The centerpiece of the package is a 5% substitute tax that replaces ordinary IRPEF income tax and regional/municipal surcharges on salary bumps resulting from national, territorial, or company-level collective labor agreements signed between 1 January 2024 and 31 December 2026. To qualify, a worker must have earned no more than €33,000 from employment in 2025—a threshold deliberately set to capture lower and middle earners while excluding higher-paid professionals.

The relief applies strictly to increments paid out during 2026. If a contract was renewed in late 2025 with staged increases, only the portion taking effect this year receives the preferential rate; earlier tranches remain under standard taxation. Crucially, the benefit covers retroactive payments for the coverage gap period, as well as increases tied to paid absences—sick leave, maternity/paternity leave, and workplace injury compensation—provided those increases stem directly from the contract renewal.

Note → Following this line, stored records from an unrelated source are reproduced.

==> src/rtl/sup_mac_lane.sv <==
module sup_mac_lane #(
  parameter int EW = 8,
  localparam int SW = 2*EW + 1
) (
  input  logic signed [EW-1:0] state_i,
  input  logic signed [EW-1:0] decay_i,
  input  logic signed [EW-1:0] key_i,
  input  logic signed [EW-1:0] vel_i,
  output logic        [SW-1:0] sum_o
);
  logic signed [2*EW-1:0] prod_s, prod_k;
  assign prod_s = state_i * decay_i;
  assign prod_k = key_i * vel_i;
  assign sum_o  = {prod_s[2*EW-1], prod_s} + {prod_k[2*EW-1], prod_k};
endmodule

==> src/rtl/sup_sat.sv <==
module sup_sat #(
  parameter int EW   = 8,
  parameter int FRAC = 4,
  localparam int SW  = 2*EW + 1
) (
  input  logic signed [SW-1:0] sum_i,
  output logic        [EW-1:0] res_o
);
  localparam logic signed [SW-1:0] HI = SW'((2**(EW-1)) - 1);
  localparam logic signed [SW-1:0] LO = ~HI;
  logic signed [SW-1:0] sh;
  assign sh = sum_i >>> FRAC;
  always_comb begin
    if (sh > HI)      res_o = HI[EW-1:0];
    else if (sh < LO) res_o = LO[EW-1:0];
    else              res_o = sh[EW-1:0];
  end
endmodule

==> src/rtl/bank_pair_update_unit.sv <==
module bank_pair_update_unit
  import sup_pkg::*;
#(
  parameter int ELEMS    = 4,
  parameter int EW       = 8,
  parameter int MAX_COLS = 8,
  parameter int FRAC     = 4,
  localparam int DW = ELEMS * EW,
  localparam int CW = $clog2(MAX_COLS),
  localparam int IW = (CW > $clog2(ELEMS)) ? CW : $clog2(ELEMS),
  localparam int SW = 2*EW + 1
) (
  input  logic          clk,
  input  logic          rst_n,
  input  logic          start,
  input  logic [CW:0]   start_cols,
  output logic          busy,
  output logic          done,
  input  logic          ld_en,
  input  logic [1:0]    ld_sel,
  input  logic [IW-1:0] ld_idx,
  input  logic [EW-1:0] ld_data,
  output logic          b0_rd,
  output logic          b0_wr,
  output logic [CW-1:0] b0_col,
  output logic [DW-1:0] b0_wdata,
  input  logic [DW-1:0] b0_rdata,
  output logic          b1_rd,
  output logic          b1_wr,
  output logic [CW-1:0] b1_col,
  output logic [DW-1:0] b1_wdata,
  input  logic [DW-1:0] b1_rdata
);
  logic          rd_vld, rd_bank, tail;
  logic [CW-1:0] rd_col;

  logic [ELEMS-1:0][EW-1:0]    dec_vec, key_vec;
  logic [MAX_COLS-1:0][EW-1:0] v0_vec, v1_vec;

  // pipeline stage registers: p0 read tag, p1 sums, p2 saturated words
  logic          p0_vld_q, p0_bank_q;
  logic [CW-1:0] p0_col_q;
  logic          p1_vld_q, p1_bank_q;
  logic [CW-1:0] p1_col_q;
  logic [ELEMS-1:0][SW-1:0] p1_sum_q;
  logic          p2_vld_q, p2_bank_q;
  logic [CW-1:0] p2_col_q;
  logic [DW-1:0] p2_data_q;

  logic [DW-1:0]            st_vec;
  logic [EW-1:0]            v_sel;
  logic [ELEMS-1:0][SW-1:0] sum_w;
  logic [DW-1:0]            res_w;

  sup_sched #(.MAX_COLS(MAX_COLS), .CW(CW)) u_sched (
    .clk(clk), .rst_n(rst_n), .start(start), .start_cols(start_cols),
    .tail(tail), .busy(busy), .done(done),
    .rd_vld(rd_vld), .rd_bank(rd_bank), .rd_col(rd_col)
  );

  sup_opregs #(.ELEMS(ELEMS), .EW(EW), .MAX_COLS(MAX_COLS), .IW(IW)) u_ops (
    .clk(clk), .busy(busy), .ld_en(ld_en), .ld_sel(ld_sel),
    .ld_idx(ld_idx), .ld_data(ld_data),
    .decay_o(dec_vec), .key_o(key_vec), .v0_o(v0_vec), .v1_o(v1_vec)
  );

  // stage 1 operand selection
  always_comb begin
    st_vec = p0_bank_q ? b1_rdata : b0_rdata;
    v_sel  = p0_bank_q ? v1_vec[p0_col_q] : v0_vec[p0_col_q];
  end

  for (genvar j = 0; j < ELEMS; j++) begin : g_lane
    sup_mac_lane #(.EW(EW)) u_mac (
      .state_i(st_vec[j*EW +: EW]), .decay_i(dec_vec[j]), .key_i(key_vec[j]),
      .vel_i(v_sel), .sum_o(sum_w[j])
    );
    sup_sat #(.EW(EW), .FRAC(FRAC)) u_sat (
      .sum_i(p1_sum_q[j]), .res_o(res_w[j*EW +: EW])
    );
  end

  // valid chain, reset
  always_ff @(posedge clk or negedge rst_n) begin
    if (!rst_n) begin
      p0_vld_q <= 1'b0;
      p1_vld_q <= 1'b0;
      p2_vld_q <= 1'b0;
    end else begin
      p0_vld_q <= rd_vld;
      p1_vld_q <= p0_vld_q;
      p2_vld_q <= p1_vld_q;
    end
  end

  // tag and data flops, enabled, no reset
  always_ff @(posedge clk) begin
    if (rd_vld) begin
      p0_bank_q <= rd_bank;
      p0_col_q  <= rd_col;
    end
    if (p0_vld_q) begin
      p1_bank_q <= p0_bank_q;
      p1_col_q  <= p0_col_q;
      p1_sum_q  <= sum_w;
    end
    if (p1_vld_q) begin
      p2_bank_q <= p1_bank_q;
      p2_col_q  <= p1_col_q;
      p2_data_q <= res_w;
    end
  end

  assign tail     = p2_vld_q && !p1_vld_q && !p0_vld_q;
  assign b0_rd    = rd_vld && !rd_bank;
  assign b1_rd    = rd_vld && rd_bank;
  assign b0_wr    = p2_vld_q && !p2_bank_q;
  assign b1_wr    = p2_vld_q && p2_bank_q;
  assign b0_col   = b0_rd ? rd_col : p2_col_q;
  assign b1_col   = b1_rd ? rd_col : p2_col_q;
  assign b0_wdata = p2_data_q;
  assign b1_wdata = p2_data_q;


  b0_clash_chk: assert property (@(posedge clk) disable iff (!rst_n) !(b0_rd && b0_wr));

  b1_clash_chk: assert property (@(posedge clk) disable iff (!rst_n) !(b1_rd && b1_wr));

  b0_wb_col_chk: assert property (@(posedge clk) disable iff (!rst_n)
    b0_wr |-> ($past(b0_rd, 3) && b0_col == $past(b0_col, 3)));

  b1_wb_col_chk: assert property (@(posedge clk) disable iff (!rst_n)
    b1_wr |-> ($past(b1_rd, 3) && b1_col == $past(b1_col, 3)));

  one_read_chk: assert property (@(posedge clk) disable iff (!rst_n)
    $countones({b0_rd, b1_rd}) <= 1);

  done_quiet_chk: assert property (@(posedge clk) disable iff (!rst_n)
    done |-> !(b0_rd || b0_wr || b1_rd || b1_wr));
endmodule

==> config.mk <==
export PLATFORM = sky130hd
export DESIGN_NAME = bank_pair_update_unit
export DESIGN_NICKNAME = d
export VERILOG_FILES = /design/src/rtl/sup_pkg.sv /design/src/rtl/sup_sched.sv /design/src/rtl/sup_opregs.sv /design/src/rtl/sup_mac_lane.sv /design/src/rtl/sup_sat.sv /design/src/rtl/bank_pair_update_unit.sv
export SDC_FILE = /design/constraint.sdc
export NUM_CORES = 2
export LEC_CHECK = 0
export CAP_MARGIN = 20
export CORE_UTILIZATION = 57
export CTS_CLUSTER_SIZE = 20
export DETAILED_ROUTE_END_ITERATION = 10
export GPL_TIMING_DRIVEN = 0
export HOLD_SLACK_MARGIN = 0.15
export PLACE_DENSITY_LB_ADDON = 0.15
export RECOVER_POWER = 25
export SKIP_CTS_REPAIR_TIMING = 1
export SYNTH_ARGS = -nofsm -noshare
export SYNTH_HDL_FRONTEND = slang
export SYNTH_SLANG_ARGS = --single-unit
==> constraint.sdc <==
create_clock -name clk -period 7 [get_ports clk]
set_input_delay 1.4 -clock clk [delete_from_list [all_inputs] [get_ports clk]]
set_output_delay 1.4 -clock clk [all_outputs]
set_load 0.005 [all_outputs]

What falls outside the net: Seniority-based step increases, one-time bonuses to cover negotiation delays, severance pay (TFR), and any overtime or extra-duty compensation. The Revenue Department also clarified that increases which absorb pre-existing individual wage premiums are eligible, but only the new contractual component qualifies for the 5% rate.

Workers have the right to opt out by notifying their employer in writing, reverting to standard progressive taxation. This might appeal to those expecting large deductions or tax credits that would offset higher rates.

The 15% Rate on Night, Weekend, and Shift Premiums

A second tier of relief targets compensatory pay for work that disrupts normal schedules—night shifts, Sundays and public holidays, mandatory rest days, and rotating shift patterns. For the 2026 tax year only, these payments are taxed at a flat 15% substitute rate, provided the recipient earned under €40,000 in 2025 and the total relief does not exceed €1,500 in taxable base.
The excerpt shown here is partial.